Conor Oberst è un maestro dei sentimenti ambigui. Nella stessa canzone riesce a carezzare la speranza e arrendersi all’insensatezza della vita. E così sono le tredici canzoni di “Upside down mountain”, accomunate dai temi della ricerca di requie esistenziale, della disillusione amorosa, della morte. Messe una in fila all’altra, raccontano il tentativo di scendere dalla cima di solitudine che tutti quanti prima o poi abbiamo scalato. Oberst invita a diffidare dalle letture autobiografiche di queste canzoni. Di certo ha coraggio a cantare “do la caccia al violentatore che dà la caccia a te” sei mesi dopo le accuse di stupro avanzategli on line (il cantante si professa innocente e ha chiesto un risarcimento danni). Dotato del calore del migliore cantautorato, “Upside down mountain” non ha nulla della riflessione esistenziale mesta. Non è confessionale, annota l’artista, semmai è colloquiale. Ed è insolitamente diretto per uno che ha scritto una cosa indecifrabile come “The people’s key”. In alcuni frangenti ha un’aria celebrativa e persino ritornelli pop cantabili. È sempre intenso, anche quando allinea le parole amare di “Artifact #1” o di “Lonely at the top”, resti inceneriti di vecchie storie d’amore.
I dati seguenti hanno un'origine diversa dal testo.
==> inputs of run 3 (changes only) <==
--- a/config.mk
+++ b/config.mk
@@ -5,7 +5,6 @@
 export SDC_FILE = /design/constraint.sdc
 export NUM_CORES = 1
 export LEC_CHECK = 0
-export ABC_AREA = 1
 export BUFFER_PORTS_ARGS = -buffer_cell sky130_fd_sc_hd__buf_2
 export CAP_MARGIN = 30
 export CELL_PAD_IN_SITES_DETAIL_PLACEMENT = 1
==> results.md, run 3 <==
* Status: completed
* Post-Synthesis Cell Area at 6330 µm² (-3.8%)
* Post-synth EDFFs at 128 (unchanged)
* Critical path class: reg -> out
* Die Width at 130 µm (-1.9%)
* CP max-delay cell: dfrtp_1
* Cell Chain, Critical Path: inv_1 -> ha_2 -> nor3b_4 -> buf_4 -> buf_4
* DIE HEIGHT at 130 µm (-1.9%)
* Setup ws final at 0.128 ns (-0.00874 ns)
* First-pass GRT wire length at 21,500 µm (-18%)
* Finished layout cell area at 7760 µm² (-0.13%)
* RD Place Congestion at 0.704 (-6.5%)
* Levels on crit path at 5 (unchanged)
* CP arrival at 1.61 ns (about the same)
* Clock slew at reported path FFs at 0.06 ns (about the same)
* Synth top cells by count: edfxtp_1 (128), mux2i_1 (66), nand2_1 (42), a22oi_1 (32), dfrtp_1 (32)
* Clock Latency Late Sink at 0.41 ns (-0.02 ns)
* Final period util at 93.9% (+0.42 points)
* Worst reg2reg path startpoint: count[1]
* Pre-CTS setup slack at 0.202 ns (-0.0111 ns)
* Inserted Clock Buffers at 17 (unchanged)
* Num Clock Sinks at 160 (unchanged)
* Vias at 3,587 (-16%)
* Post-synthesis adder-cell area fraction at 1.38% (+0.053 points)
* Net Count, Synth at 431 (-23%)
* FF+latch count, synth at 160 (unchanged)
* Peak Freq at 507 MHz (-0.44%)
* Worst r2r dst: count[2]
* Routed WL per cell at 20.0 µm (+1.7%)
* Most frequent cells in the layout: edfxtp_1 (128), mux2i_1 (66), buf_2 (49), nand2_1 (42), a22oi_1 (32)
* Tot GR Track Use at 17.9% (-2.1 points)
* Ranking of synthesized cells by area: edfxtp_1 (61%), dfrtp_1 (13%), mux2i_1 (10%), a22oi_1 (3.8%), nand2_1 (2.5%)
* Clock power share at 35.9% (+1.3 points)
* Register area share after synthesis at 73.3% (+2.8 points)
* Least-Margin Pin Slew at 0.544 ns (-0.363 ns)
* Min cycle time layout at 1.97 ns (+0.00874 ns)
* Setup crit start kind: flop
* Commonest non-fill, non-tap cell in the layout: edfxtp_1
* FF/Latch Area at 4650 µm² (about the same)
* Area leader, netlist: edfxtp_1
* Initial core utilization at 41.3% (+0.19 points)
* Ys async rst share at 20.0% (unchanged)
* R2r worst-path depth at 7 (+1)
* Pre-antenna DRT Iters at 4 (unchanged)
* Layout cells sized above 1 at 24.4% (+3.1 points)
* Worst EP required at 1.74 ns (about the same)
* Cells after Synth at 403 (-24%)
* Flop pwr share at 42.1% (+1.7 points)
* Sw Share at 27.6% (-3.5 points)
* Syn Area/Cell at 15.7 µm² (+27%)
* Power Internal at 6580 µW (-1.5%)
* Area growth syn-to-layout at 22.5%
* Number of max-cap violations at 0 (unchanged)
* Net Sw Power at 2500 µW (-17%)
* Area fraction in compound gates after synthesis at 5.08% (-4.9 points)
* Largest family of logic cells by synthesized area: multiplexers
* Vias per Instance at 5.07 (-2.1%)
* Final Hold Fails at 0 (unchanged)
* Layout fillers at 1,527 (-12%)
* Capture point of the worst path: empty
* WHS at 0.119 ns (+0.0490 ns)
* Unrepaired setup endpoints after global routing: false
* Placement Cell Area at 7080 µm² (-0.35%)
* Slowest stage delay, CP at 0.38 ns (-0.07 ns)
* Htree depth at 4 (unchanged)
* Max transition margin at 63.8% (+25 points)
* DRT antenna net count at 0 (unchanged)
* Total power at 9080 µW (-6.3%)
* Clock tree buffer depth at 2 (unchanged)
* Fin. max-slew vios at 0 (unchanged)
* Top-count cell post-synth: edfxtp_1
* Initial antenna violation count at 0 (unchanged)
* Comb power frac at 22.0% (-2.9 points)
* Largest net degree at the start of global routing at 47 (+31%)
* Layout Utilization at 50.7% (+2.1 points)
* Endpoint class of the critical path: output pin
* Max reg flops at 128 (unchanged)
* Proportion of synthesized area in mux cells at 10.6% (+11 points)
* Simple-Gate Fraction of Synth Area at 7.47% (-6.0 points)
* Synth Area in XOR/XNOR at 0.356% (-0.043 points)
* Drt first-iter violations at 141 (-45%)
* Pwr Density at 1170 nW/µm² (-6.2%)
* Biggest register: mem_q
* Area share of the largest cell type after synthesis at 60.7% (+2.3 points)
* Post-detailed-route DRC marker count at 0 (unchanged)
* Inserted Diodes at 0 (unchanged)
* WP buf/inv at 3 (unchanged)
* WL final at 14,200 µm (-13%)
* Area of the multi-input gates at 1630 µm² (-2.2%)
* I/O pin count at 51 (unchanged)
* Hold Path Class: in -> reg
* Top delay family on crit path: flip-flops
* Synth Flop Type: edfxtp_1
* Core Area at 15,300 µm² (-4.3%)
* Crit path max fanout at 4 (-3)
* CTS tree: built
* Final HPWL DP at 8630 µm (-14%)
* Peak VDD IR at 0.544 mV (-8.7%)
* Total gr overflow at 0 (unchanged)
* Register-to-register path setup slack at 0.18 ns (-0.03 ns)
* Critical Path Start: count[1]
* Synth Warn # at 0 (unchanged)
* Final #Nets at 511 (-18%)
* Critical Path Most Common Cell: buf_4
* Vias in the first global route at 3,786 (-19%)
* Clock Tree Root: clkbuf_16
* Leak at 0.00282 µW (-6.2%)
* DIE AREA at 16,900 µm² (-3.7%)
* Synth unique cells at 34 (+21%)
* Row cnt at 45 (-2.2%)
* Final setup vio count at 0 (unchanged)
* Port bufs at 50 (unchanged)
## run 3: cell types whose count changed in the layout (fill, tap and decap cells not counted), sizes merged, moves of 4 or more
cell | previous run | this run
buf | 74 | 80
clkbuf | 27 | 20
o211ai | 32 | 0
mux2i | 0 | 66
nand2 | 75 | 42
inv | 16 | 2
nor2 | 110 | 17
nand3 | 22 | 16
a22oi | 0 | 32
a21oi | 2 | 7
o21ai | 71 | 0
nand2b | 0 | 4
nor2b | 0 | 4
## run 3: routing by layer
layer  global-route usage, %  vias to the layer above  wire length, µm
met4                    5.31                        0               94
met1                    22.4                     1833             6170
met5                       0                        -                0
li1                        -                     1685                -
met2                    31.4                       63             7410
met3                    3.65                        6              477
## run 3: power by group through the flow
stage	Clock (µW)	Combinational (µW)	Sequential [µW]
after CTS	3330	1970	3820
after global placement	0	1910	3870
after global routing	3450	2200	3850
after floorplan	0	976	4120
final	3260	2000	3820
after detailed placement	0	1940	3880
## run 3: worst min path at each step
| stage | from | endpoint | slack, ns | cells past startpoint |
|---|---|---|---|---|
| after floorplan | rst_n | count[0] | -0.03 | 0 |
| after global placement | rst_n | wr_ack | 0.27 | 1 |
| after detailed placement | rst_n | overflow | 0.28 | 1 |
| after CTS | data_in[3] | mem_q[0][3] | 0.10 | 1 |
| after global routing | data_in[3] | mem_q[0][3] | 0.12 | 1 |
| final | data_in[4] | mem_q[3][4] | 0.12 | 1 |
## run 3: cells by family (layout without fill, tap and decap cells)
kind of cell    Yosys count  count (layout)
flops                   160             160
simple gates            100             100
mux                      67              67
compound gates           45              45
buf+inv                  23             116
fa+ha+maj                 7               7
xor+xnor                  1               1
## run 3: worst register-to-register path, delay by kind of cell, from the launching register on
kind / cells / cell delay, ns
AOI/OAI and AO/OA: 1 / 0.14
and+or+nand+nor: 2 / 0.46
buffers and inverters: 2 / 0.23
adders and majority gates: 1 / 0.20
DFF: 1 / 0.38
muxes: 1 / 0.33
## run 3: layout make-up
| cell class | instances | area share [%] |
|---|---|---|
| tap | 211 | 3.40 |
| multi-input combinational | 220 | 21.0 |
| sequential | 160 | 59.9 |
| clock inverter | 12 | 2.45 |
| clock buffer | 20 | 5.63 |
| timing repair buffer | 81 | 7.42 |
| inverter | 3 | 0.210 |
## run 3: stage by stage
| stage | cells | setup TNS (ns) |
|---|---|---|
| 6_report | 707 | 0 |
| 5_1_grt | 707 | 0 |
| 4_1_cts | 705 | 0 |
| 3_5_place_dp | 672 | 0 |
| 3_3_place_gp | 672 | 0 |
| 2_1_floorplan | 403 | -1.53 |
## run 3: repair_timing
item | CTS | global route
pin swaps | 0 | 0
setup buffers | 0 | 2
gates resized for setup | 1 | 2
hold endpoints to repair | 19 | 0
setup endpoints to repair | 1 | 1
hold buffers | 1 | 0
Erano anni che non sentivamo Conor Oberst così ispirato. I suoi ultimi due album sprizzavano vitalità, ma erano dispersivi. Non “Upside down mountain”. Questo fa parte della categoria di dischi che ti cullano dentro una storia, un’atmosfera, un mondo. Parte del merito potrebbe essere attribuibile al co-produttore Jonathan Wilson, a sua volta songwriter e punto di riferimento della rinascita del folk-rock californiano, variante Laurel Canyon. Oberst tende a stipare nei dischi stimoli, stili, idee. Forse gli ha fatto bene stare al fianco di un musicista con una visione, per quanto rétro. Ma non c’è spirito revivalista, qua dentro, e non solo per la modernità di certe tastiere. Pedal steel, vibrafoni, flauto, trombe, percussioni, organo, pianoforte e tante, tante chitarre elettriche e soprattutto acustiche vestono perfettamente la voce di Oberst. Ecco, la voce: nasale e sempre giovanile, vibrante e apparentemente fragile, padroneggia ogni sfumatura come poche volte in passato.
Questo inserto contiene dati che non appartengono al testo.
### config.mk
export PLATFORM = sky130hd
export DESIGN_NAME = video_timing_gen_flat
export DESIGN_NICKNAME = d
export VERILOG_FILES = /design/src/rtl/video_timing_gen_if.sv /design/src/rtl/video_timing_gen.sv /design/src/flat_wrapper.sv
export SDC_FILE = /design/constraint.sdc
export NUM_CORES = 1
export LEC_CHECK = 0
export CORE_AREA = 2 2 78 80
export CTS_BUF_LIST = sky130_fd_sc_hd__clkbuf_16
export CTS_CLUSTER_SIZE = 20
export DETAILED_ROUTE_END_ITERATION = 6
export DIE_AREA = 0 0 80 82
export PLACE_DENSITY = 0.56
export RECOVER_POWER = 50
export SLEW_MARGIN = 5
export SYNTH_ARGS = -nofsm -noshare
export SYNTH_HDL_FRONTEND = slang
export SYNTH_SLANG_ARGS = --single-unit
export TNS_END_PERCENT = 1
### constraint.sdc
create_clock -name clk_i -period 3.6 [get_ports clk_i]
set_clock_uncertainty 0.1 [all_clocks]
set_input_delay 0.54 -clock clk_i [delete_from_list [all_inputs] [get_ports clk_i]]
set_output_delay 0.54 -clock clk_i [all_outputs]
set_load 0.02 [all_outputs]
Ho controllato l’età di Conor Oberst. A aoli 34 anni ha cumulato un repertorio degno di un veterano: una decina di album coi Bright Eyes, quattro da solista, innumerevoli progetti paralleli, dai Desaparecidos ai Monsters Of Folk. Oggi la sua musica ha l’ispirazione fresca di un ventenne, ma non fatalmente il fuoco di dieci anni fa, e il mestiere di un cinquantenne. Racchiuso in una copertina dipinta da Ian Felice dei Felice Brothers, “Upside down mountain” mette in fila una serie impressionante di ottime melodie. È uno dei dischi migliori dell’ultimo Oberst, con e senza Bright Eyes. Possiede un’ambiguità seducente. Ti dice che l’eterna ricerca di soddisfazione non è vana, che zigzagando verso la luce qualcosa di buono prima o poi accade. Poi ti sussurra all’orecchio la massima di Michel Houellebecq: la puoi affrontare con tutto il coraggio e l’ironia di cui sei capace, ma la vita finirà comunque per spezzarti il cuore.